In software engineering, version control refers to a broad class of tools (but mainly Git) to track and manage edits/contributions to projects. It’s motivated by the idea that we need a way to return to an earlier version of the program and to handle team-based projects.
Lock-based version control systems don’t allow two people to work on the same file at the same time. Older systems like RCS use this. This is terrible and we shouldn’t use these systems.
Merge-based systems are where many people can modify the same file independently in their working copies. It sorts out what to put in the repository only when each person commits and pushes. Used by systems like Git and SVN.
Data engineering
In general, the datasets we work on should not be added into the same version control system that our code uses (i.e., the Git repository for our code shouldn’t have data). There’s a few reasons for this:
- Large storage overhead: datasets take a shit ton of space, and updating the remote repository can take additional time if our datasets change.

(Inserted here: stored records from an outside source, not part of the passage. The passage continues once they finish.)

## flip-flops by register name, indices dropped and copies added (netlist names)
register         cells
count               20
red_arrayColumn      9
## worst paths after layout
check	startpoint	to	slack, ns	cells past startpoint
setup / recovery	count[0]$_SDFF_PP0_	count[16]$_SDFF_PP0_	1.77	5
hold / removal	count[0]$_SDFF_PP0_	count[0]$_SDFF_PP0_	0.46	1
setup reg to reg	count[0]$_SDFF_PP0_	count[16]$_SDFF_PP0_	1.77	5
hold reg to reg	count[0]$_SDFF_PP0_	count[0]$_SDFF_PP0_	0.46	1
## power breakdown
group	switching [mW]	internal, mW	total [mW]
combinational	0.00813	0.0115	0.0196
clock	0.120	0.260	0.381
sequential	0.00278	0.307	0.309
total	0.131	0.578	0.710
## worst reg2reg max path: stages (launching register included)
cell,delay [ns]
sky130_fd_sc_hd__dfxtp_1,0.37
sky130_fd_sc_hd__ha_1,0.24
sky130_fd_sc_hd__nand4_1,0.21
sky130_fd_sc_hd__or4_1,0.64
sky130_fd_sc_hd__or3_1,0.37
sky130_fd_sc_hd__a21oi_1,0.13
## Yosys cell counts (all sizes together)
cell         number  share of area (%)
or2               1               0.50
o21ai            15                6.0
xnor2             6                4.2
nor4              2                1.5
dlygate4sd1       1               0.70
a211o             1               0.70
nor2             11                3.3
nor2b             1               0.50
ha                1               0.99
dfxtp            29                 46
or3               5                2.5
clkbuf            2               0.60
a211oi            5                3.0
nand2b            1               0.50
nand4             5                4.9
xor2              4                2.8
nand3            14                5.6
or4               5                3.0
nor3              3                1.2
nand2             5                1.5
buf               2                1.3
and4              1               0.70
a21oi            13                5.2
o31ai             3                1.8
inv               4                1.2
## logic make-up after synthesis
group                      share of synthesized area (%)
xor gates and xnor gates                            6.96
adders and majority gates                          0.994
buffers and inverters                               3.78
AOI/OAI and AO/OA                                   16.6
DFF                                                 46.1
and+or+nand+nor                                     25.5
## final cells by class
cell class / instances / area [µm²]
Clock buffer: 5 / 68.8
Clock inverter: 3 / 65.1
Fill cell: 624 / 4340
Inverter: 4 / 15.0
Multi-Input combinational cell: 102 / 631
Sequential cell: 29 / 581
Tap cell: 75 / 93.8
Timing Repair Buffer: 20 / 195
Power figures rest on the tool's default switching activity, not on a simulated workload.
==> /design/flow/design.v <==
module led_matrix_driver (clock, red_array, green_array, red_driver, green_driver, row_sink);
	input clock;
	input [7:0][7:0] red_array, green_array;
	output reg [7:0] red_driver, green_driver, row_sink;
	reg [2:0] count; 
	always @(posedge clock)
		count <= count + 3'b001; 
	always @(*)
	 case (count) 
		3'b000: row_sink = 8'b11111110; 
		3'b001: row_sink = 8'b11111101;
		3'b010: row_sink = 8'b11111011; 
		3'b011: row_sink = 8'b11110111; 
		3'b100: row_sink = 8'b11101111;
		3'b101: row_sink = 8'b11011111; 
		3'b110: row_sink = 8'b10111111; 
		3'b111: row_sink = 8'b01111111;
	 endcase 
	assign red_driver = red_array[count];
	assign green_driver = green_array[count];
endmodule
==> /design/flow/run.sh <==
#!/bin/bash
# OpenROAD 26Q1-2900-gdf79404cd8, Yosys 0.63+post, stock flow scripts
make -C /OpenROAD-flow-scripts/flow DESIGN_CONFIG=/design/flow/config.mk WORK_HOME=/design/flow/orfs finish
==> /design/flow/config.mk <==
export PLATFORM = sky130hd
export DESIGN_NAME = led_matrix_driver
export DESIGN_NICKNAME = led_matrix_driver
export VERILOG_FILES = /design/flow/design.v
export SDC_FILE = /design/flow/constraint.sdc
export NUM_CORES = 4
export LEC_CHECK = 1
export CORE_AREA = 10 10 91 91
export DIE_AREA = 0 0 101 101
==> /design/flow/constraint.sdc <==
current_design led_matrix_driver

set clk_period 5.2
set clk_io_pct 0.2

create_clock -name clk0 -period $clk_period [get_ports {clock}]

set non_clock_inputs [all_inputs -no_clocks]
set_input_delay [expr $clk_period * $clk_io_pct] -clock clk0 $non_clock_inputs
set_output_delay [expr $clk_period * $clk_io_pct] -clock clk0 [all_outputs]
==> reports/metrics.cfg <==
[finish]
fillers=558
post-route-util_pct=47.3
area_delta_synth_final_pct=116
final_layout_size_suffix_gt1_share_pct=13.2

[clocking]
path_clk_slew_ns=0.05
clk_latency_ns=0.23
cts_buffers=3
cts_buffer_depth=2
cts_root_buf=clkbuf_8
clock_sinks=11
cts_resized=0
cts_hold_buf=0
h-tree-depth=1
cts_tree=done
cts_setup_buffers=0

[worst_setup_path]
r2r_cells=4
critPathSlowestCell=mux4_1
cp_max_fo=1
worstSetupStartpoint=green_array[25]
r2r_start=count[0]
critPathCaptureType=output pin
cp.arrival_ns=2.65
cpMostUsedCell=clkdlybuf4s50_1
endpoint=green_driver[1]
rr_endpoint=row_sink[7]
cpPeakStageDelay_ns=0.51
cp_cell_sequence=clkdlybuf4s50_1 -> mux4_1 -> mux2_2 -> clkdlybuf4s50_1
cp.required_ns=4.16
worstSetupPathType=in2out
cp-start-kind=input port
r2r_setup_slack_ns=3.73

[floorplan]
coreArea_mm2=0.00635
die_h_um=101
die_width_um=101
chipArea_mm2=0.0102
fp_util_pct=21.9
fp-row-count=29
io_pins=153

[logic_synthesis]
flop_cell=dfxtp_1
ys_cells=85
largest_area_cell=mux4_1
async_reset_ff_share_pct=0
yosysWarningCount=3
edf_count=0
netlist_instances=85
syn_area_mm2=0.00139
post_synth.cell_area_avg_um2=16.4
top_cell=mux4_1
area_leaders=mux4_1 45%, dfxtp_1 16%, mux2_2 13%, mux4_2 13%, ha_1 4.5%
top_area_share_pct=45.3
synthTopCellsByCount=24 x mux4_1, 16 x mux2_2, 11 x dfxtp_1
synth_seq_share_pct=15.8
yosys.cell_types.count=13
yosysChipArea_mm2=0.00139
synth-seq-cells=11

[final_timing]
max_freq_mhz=271
finalHoldViolations=0
skew_ns=0.00253
setup_viol=0
rsz0062_at_grt=no
slew_headroom_pct=52.1
tns_ns=0
worst_slack_ns=1.51
min_period_ns=3.69
timing.final.crit_share_pct=71.0
final_max_slew_viol_count=0
tightest_slew_ns=0.717

[drt]
highest_layer=met4
met3WireLength_um=558
wl_um=5970
vias_per_cell=4.47
route.detailed.drc=0
drt-met1-wl_um=2180
num_vias=1391
drtIter0Drc=17
antennaDiodeCount=0
wl_per_cell_um=19.2
firstDrtPassIters=4
dr_wl_met2_um=3230
ant_nets=0

[power]
p_per_area_mw_per_mm2=98.4
internal_power_uw=250
vdd_ir_drop_max_mv=0.155
p_sw_uw=45.2
seqPwrFrac_pct=28.6
p_sw_share_pct=15.3
p_comb_share_pct=43.8
cellLeakagePower_nw=1.07
power_frac_clock_pct=27.6

[global_routing]
grt_pass1_vias=1593
grt_usage_pct=11.1
antenna_found_initial=0
grt_pass1_wl_um=8760
grt_max_degree=20
gr-total-overflow=0

[placed_design]
io_buffers=152
dpl.hpwl_um=5270
gp_congestion=0.809
dpl_worst_slack_ns=1.50

[flow_run]
warnings=29
max_cap_violations=0

[run_status]
status=complete, no violations

[min_path]
worstHoldPathType=reg2reg

-- area by class of cell --
type | count | area, um2 | area share, %
multi-input cells | 62 | 1090 | 36.4
clock buffers | 4 | 45.0 | 1.50
well taps | 77 | 96.3 | 3.21
flip-flops and latches | 11 | 221 | 7.37
inverters | 3 | 11.3 | 0.375
repair buffers | 154 | 1540 | 51.2
-- cells in the final DEF (no fill, tap or decap), drive strengths merged --
cell / count
dfxtp: 11
ha: 5
clkbuf: 4
mux2: 16
clkdlybuf4s50: 152
buf: 2
mux4: 32
xnor2: 1
inv: 3
nand2: 8
-- flip-flops by register name, summed over array words and instances, names as in the netlist --
name	flops
count	3
row_sink	8
-- worst min-delay path by stage --
stage | startpoint | end | slack [ns] | depth (start not counted)
CTS | count[1] | row_sink[3] | 0.63 | 2
global route | count[1] | row_sink[4] | 0.67 | 2
finish | count[1] | row_sink[4] | 0.63 | 2
-- kinds of logic (layout without fill, tap and decap cells) --
group	Yosys count	in the layout	synth area share, %
XOR/XNOR	1	1	0.630
adder cells (fa/ha/maj)	5	5	4.50
buffers and inverters	12	161	5.66
flip-flops	11	11	15.8
multiplexers	48	48	71.2
AND/OR/NAND/NOR	8	8	2.16
-- worst max-delay path, delay by kind of cell --
family	cells	cell delay [ns]
buffers and inverters	2	0.83
muxes	2	0.79
-- layer usage --
metal	global-route usage, %	vias up
li1	-	678
met3	4.16	2
met5	0	-
met4	0.429	0
met1	12.7	647
met2	20.2	64
-- per-stage QoR --
| stage | hold slack (ns) | cells | power [mW] | cell area, um2 |
|---|---|---|---|---|
| final | 0.626 | 311 | 0.296 | 3000 |
| after floorplan | 0.589 | 85 | 0.108 | 1390 |
| after global placement | 0.616 | 307 | 0.216 | 2960 |
| after detailed placement | 0.622 | 307 | 0.217 | 2960 |
| after global routing | 0.672 | 311 | 0.312 | 3000 |
| after CTS | 0.631 | 311 | 0.301 | 3000 |
-- power by group through the flow --
stage / sequential (mW) / clock (mW) / combinational (mW)
CTS: 0.0845 / 0.0849 / 0.131
finish: 0.0845 / 0.0817 / 0.129
global route: 0.0843 / 0.0890 / 0.138
Power figures rest on the tool's default switching activity, not on a simulated workload.
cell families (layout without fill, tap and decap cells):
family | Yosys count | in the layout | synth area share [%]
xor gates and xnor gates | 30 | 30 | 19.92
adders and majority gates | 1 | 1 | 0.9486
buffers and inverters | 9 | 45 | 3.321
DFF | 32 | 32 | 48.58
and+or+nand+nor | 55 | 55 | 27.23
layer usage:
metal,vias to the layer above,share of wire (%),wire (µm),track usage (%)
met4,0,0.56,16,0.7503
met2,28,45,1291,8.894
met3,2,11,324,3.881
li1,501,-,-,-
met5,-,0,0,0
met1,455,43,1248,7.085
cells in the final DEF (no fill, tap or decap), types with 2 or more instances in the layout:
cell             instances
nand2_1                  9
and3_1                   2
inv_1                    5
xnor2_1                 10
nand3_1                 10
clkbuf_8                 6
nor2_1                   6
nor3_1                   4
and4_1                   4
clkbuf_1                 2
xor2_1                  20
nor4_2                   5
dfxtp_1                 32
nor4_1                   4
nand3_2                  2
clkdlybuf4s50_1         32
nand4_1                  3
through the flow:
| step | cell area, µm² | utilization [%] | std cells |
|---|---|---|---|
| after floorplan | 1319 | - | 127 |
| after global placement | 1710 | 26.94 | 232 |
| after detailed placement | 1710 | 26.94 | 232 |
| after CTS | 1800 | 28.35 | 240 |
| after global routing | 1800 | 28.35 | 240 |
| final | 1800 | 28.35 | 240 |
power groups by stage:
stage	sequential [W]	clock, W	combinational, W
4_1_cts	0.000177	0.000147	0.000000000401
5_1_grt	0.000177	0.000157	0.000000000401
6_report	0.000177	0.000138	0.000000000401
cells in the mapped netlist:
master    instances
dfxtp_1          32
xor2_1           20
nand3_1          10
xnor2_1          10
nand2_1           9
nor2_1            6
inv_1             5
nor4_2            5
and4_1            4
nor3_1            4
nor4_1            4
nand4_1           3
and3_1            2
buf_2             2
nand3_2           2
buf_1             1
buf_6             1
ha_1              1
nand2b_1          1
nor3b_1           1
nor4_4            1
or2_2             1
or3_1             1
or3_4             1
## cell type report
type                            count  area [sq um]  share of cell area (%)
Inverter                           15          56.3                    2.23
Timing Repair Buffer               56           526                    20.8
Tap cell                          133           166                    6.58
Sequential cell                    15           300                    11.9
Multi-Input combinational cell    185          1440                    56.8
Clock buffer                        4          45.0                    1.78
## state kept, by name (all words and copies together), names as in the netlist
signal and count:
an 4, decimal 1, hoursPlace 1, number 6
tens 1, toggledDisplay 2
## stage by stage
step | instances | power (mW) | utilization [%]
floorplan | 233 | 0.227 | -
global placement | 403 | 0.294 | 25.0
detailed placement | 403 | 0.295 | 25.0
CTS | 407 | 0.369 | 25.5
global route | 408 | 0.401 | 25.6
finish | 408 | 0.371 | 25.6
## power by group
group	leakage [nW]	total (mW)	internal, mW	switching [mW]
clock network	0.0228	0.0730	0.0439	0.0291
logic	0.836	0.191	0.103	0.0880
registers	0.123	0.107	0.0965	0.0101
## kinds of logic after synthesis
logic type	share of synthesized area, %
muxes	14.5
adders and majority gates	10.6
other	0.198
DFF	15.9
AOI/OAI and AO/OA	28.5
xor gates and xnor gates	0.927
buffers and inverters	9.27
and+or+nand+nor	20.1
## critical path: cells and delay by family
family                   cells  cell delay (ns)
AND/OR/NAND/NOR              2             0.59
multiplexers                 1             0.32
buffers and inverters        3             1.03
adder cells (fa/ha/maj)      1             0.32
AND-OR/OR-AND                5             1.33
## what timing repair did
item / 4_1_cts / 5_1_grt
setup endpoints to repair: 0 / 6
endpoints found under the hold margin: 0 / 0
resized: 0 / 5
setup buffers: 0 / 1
<file path="./config.mk">
export PLATFORM = sky130hd
export DESIGN_NAME = clockDivider
export DESIGN_NICKNAME = clockDivider
export VERILOG_FILES = /design/flow/design.v
export SDC_FILE = /design/flow/constraint.sdc
export NUM_CORES = 4
export LEC_CHECK = 1
export CORE_UTILIZATION = 40
</file>
<file path="./constraint.sdc">
current_design clockDivider

set clk_period 4.0
set clk_io_pct 0.2

create_clock -name clk0 -period $clk_period [get_ports {clk5MHz}]

set non_clock_inputs [all_inputs -no_clocks]
set_input_delay [expr $clk_period * $clk_io_pct] -clock clk0 $non_clock_inputs
set_output_delay [expr $clk_period * $clk_io_pct] -clock clk0 [all_outputs]
</file>
<file path="./run.sh">
#!/bin/bash
# OpenROAD 26Q1-2900-gdf79404cd8, Yosys 0.63+post, stock flow scripts
make -C /OpenROAD-flow-scripts/flow DESIGN_CONFIG=/design/flow/config.mk WORK_HOME=/design/flow/orfs finish
</file>
<file path="./design.v">
`timescale 1ns / 1ps
module clockDivider(
    input inc1min,
    input inc1hour,
    output reg clk2s,
    output reg clk3Hz,
    output reg clk500Hz,
    input clk5MHz
    );
    reg [22:0] counter2s;
    reg [20:0] counter3Hz;
    reg [12:0] counter500Hz;
    initial begin
        counter2s = 0;
        counter3Hz = 0;
        counter500Hz = 0;
        clk2s = 0;
        clk3Hz = 0;
        clk500Hz = 0;
    end
    always @ (posedge clk5MHz)
        if (counter2s == 4999999) begin
            counter2s <= 0;
            clk2s <= ~clk2s;
        end
        else
            counter2s <= counter2s + 1;
    always @ (posedge clk5MHz)
        if (inc1min || inc1hour) begin
            counter3Hz <= 0;
            clk3Hz <= 0;
        end
        else if (counter3Hz == 1666667) begin
            counter3Hz <= 0;
            clk3Hz <= ~ clk3Hz;
        end
        else
            counter3Hz <= counter3Hz + 1;
    always @ (posedge clk5MHz)
        if (counter500Hz == 4999) begin
            counter500Hz <= 0;
            clk500Hz <= ~clk500Hz;
        end
        else
            counter500Hz <= counter500Hz + 1;
endmodule
</file>
==> PnR_summary.wiki <==
== Metrics ==
{| class="wikitable"
! Metric !! Value
|-
| Result of the run || completed
|-
| Reg-to-reg critical path startpoint || counter3Hz[4]
|-
| Total number of yosys warnings || 1
|-
| Post-DP HPWL || around 2.8 mm
|-
| Final period util || 53.8%
|-
| Critical path start-end classification || flop to flop
|-
| Post-synthesis area per instance || 9.44 um2
|-
| Sequential fraction of the synthesis area || 47.6%
|-
| Area fraction in mux cells || less than 1%
|-
| Top logic cells by instance count in the layout || sky130_fd_sc_hd__dfxtp_1 (58), sky130_fd_sc_hd__nor2_1 (31), sky130_fd_sc_hd__nand3_1 (27), sky130_fd_sc_hd__xor2_1 (25)
|-
| Post-cts repair resize count || 0
|-
| Via Count || 1,885
|-
| Horizontal die dimension || ~82 um
|-
| Launch point of the worst path || counter3Hz[4]
|-
| Proportion of layout cells with a drive suffix above 1 || 7.32%
|-
| Kind of end point of the critical path || flop
|-
| Remaining routing DRC violations || 0
|-
| # diodes || 0
|-
| Yosys Instances || around 270
|-
| Antenna violation net count after detailed routing || 0
|-
| Maximum Capacitance Violations || 0
|-
| Async set or reset register ratio after synthesis || 0%
|-
| Setup slack of the most critical reg-to-reg path || 1.85 ns
|-
| Top flip-flop cell by instance count after synthesis || sky130_fd_sc_hd__dfxtp_1
|-
| Synth area leader || sky130_fd_sc_hd__dfxtp_1
|-
| Placed cells || between 300 and 400
|-
| Critical R2R Capture || counter3Hz[4]
|-
| Final tally of max-slew violations || 0
|-
| Register-to-Register Path Depth || 4
|-
| CTS root buf || sky130_fd_sc_hd__clkbuf_8
|-
| Hold violation total from the final report || 0
|-
| Flip-flops with a built-in enable || 2
|-
| Clock transition at the registers of the reported paths || around 0.07 ns
|-
| Via-to-Cell Ratio || 5.21
|-
| Total negative setup slack || 0 ns
|-
| Top logic cell by instance count in the layout || sky130_fd_sc_hd__dfxtp_1
|-
| Critical Path Sink || counter3Hz[4]
|-
| Number of buffers on the longest clock path || 2
|-
| Core area || 0.00606 mm2
|-
| Hold Buf Count CTS || 0
|-
| Weighted congestion at the end of routability-driven global placement || 0.767
|-
| Clock tree from TritonCTS || built
|-
| Maximum number of pins on one net before global-route repair || 22
|-
| Count of standard-cell rows || 28
|-
| Routed wire per std cell || ~11 um
|-
| Fill cell instance count of the final layout || 565
|-
| Initial DRT Pass Iterations || 4
|-
| Chip Area, Yosys || about 0.0026 mm2
|-
| Number of non-filler instances in the completed layout || 362
|-
| Max IR drop VDD || 0.211 mV
|-
| Kind of launch point of the worst setup path || flop
|-
| Power after layout || 1.07 mW
|-
| Worst slew margin relative to its limit || between 50% and 60%
|-
| Netlist Area Pre-Place || 0.00257 mm2
|-
| Die Height || 82.1 um
|-
| Number of register bits inferred by synthesis || roughly 60
|-
| Total clock sinks || 60
|-
| Number of buffers created by CTS || 9
|-
| First-pass GRT wire length || slightly above 7 mm
|-
| Number of I/O pins || 6
|-
| Final critical delay including setup and external delays || ~2.2 ns
|-
| Aoi/oai-family share of the synthesized area || under 10%
|-
| Buffers on Ports || 5
|-
| Initial antenna violation count || 0
|-
| OpenROAD warning count || 25
|-
| WP data arrival || between 2 and 2.5 ns
|-
| Top cells by area in the synthesized netlist || sky130_fd_sc_hd__dfxtp_1 (45%), sky130_fd_sc_hd__xor2_1 (8.5%), sky130_fd_sc_hd__nand3_1 (5.3%)
|-
| End-of-flow core utilization || a little under half
|-
| Synth Area in Adders || under 10%
|-
| Violation count after the first detailed-route iteration || ~99
|-
| Final setup violating endpoints || 0
|-
| Biggest combinational cell group after synthesis || simple AND/OR/NAND/NOR gates
|-
| Total Routed Length || 4.16 mm
|-
| Count of H-tree levels built during CTS || 3
|-
| Pwr dens || between 300 and 400 mW/mm2
|-
| Insertion delay to the later sink of the worst-skew pair || 0.34 ns
|-
| Critical path required time || 4.20 ns
|-
| Actual transition at the worst max-transition pin || around 0.68 ns
|-
| Worst Skew || 0.00904 ns
|-
| P_leak || 0.984 nW
|-
| Post-CTS setup-driven buffer insertion count || 0
|-
| F_max || 0.465 GHz
|-
| Share of the core filled by cells before placement || about 42%
|-
| Setup repair after global routing missed its margin || false
|-
| Register cell area after layout || 0.00122 mm2
|-
| Post-layout instance area || around 0.0028 mm2
|-
| Chip footprint || around 0.0067 mm2
|-
| Synthesized instance count || 272
|-
| GRT Residual Overflow || 0
|-
| Post-synthesis simple-gate area fraction || 28.6%
|-
| Overall global routing resource usage || 13.8%
|-
| Placement Cell Area || around 0.0027 mm2
|-
| Area overhead of the layout relative to synthesis || 10.8%
|-
| Path category of the worst min-delay check || flop to flop
|-
| Xor/xnor share || 13.6%
|-
| Fraction of post-synthesis cell area in the top cell type by area || between 40% and 50%
|-
| Area taken by multi-input logic gates || 0.00128 mm2
|-
| Netlist cell types || 35
|-
| Number of global-route vias before repair || 1,633
|-
| Crit Path Max Fanout || 21
|}
## final cells by class
cell class	instances	area share, %
Clock buffer	9	4.36
Clock inverter	7	1.54
Inverter	6	0.792
Multi-Input combinational cell	199	45.1
Sequential cell	60	42.9
Tap cell	75	3.30
Timing Repair Buffer	6	2.02
## report_power, final
group	total (mW)	switching, mW	internal, mW	leakage [nW]
Combinational	0.00826	0.00493	0.00333	0.417
Clock	0.455	0.236	0.219	0.0763
Sequential	0.602	0.00100	0.601	0.490
## critical path: stages (launching register included)
cell	delay, ns
sky130_fd_sc_hd__dfxtp_1	0.38
sky130_fd_sc_hd__or4b_1	0.52
sky130_fd_sc_hd__or4_4	0.55
sky130_fd_sc_hd__o21ai_4	0.46
sky130_fd_sc_hd__nor2_1	0.10
## worst min-delay path by stage
stage / startpoint / endpoint / slack [ns] / cells past startpoint
5_1_grt: counter500Hz[0] / counter500Hz[0] / 0.47 / 1
6_report: counter500Hz[0] / counter500Hz[0] / 0.45 / 1
4_1_cts: counter500Hz[0] / counter500Hz[0] / 0.46 / 1
## layer usage
layer	up-vias	GRT usage [%]	part of all wire [%]
met4	0	2.46	1.6
met1	857	21.5	54
met2	23	20.2	41
li1	999	-	-
met3	6	3.34	3.9
met5	-	0	0
## per-stage QoR
step / hold slack [ns] / setup slack [ns]
after detailed placement: 0.440 / 1.85
after global routing: 0.474 / 1.71
final: 0.445 / 1.85
after floorplan: 0.418 / 2.05
after CTS: 0.456 / 1.83
after global placement: 0.430 / 1.87
## flip-flops by register name (all words and copies together) (netlist names)
| name | cells |
|---|---|
| clk2s | 1 |
| clk500Hz | 1 |
| counter500Hz | 13 |
| counter3Hz | 21 |
| counter2s | 23 |
| clk3Hz | 1 |
## cell usage after synthesis (5+ instances only)
cell	instances
sky130_fd_sc_hd__dfxtp_1	58
sky130_fd_sc_hd__nor2_1	31
sky130_fd_sc_hd__nand3_1	27
sky130_fd_sc_hd__xor2_1	25
sky130_fd_sc_hd__nand4_1	15
sky130_fd_sc_hd__xnor2_1	15
sky130_fd_sc_hd__nand2_1	12
sky130_fd_sc_hd__or3_1	10
sky130_fd_sc_hd__a21oi_1	9
sky130_fd_sc_hd__and4_1	9
sky130_fd_sc_hd__o21ai_0	8
sky130_fd_sc_hd__inv_1	6
sky130_fd_sc_hd__nor3_1	5
sky130_fd_sc_hd__nor4_1	5
## kinds of logic after synthesis
kind of cell	after synthesis
AOI/OAI and AO/OA	23
xor gates and xnor gates	40
adders and majority gates	3
buffers and inverters	13
DFF	60
muxes	1
and+or+nand+nor	132
Power and IR drop assume default switching activity.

- GitHub also has an upper limit on repository and commit sizes.
- Complexity: the nature of data often differs from source files (i.e., binary data versus source files). Large file numbers also means a robust version control system is difficult.
Critical and smaller datasets can be checked into version control. This helps aid reproducibility and collaboration, but this should ideally be rare. This also helps if the data pipeline is complicated.
But what we should do is use a different version control system for data. This doesn’t leave it out in the wild west (untracked, different versioning across teams), and ensures reproducibility and auditability, especially if the data changes frequently.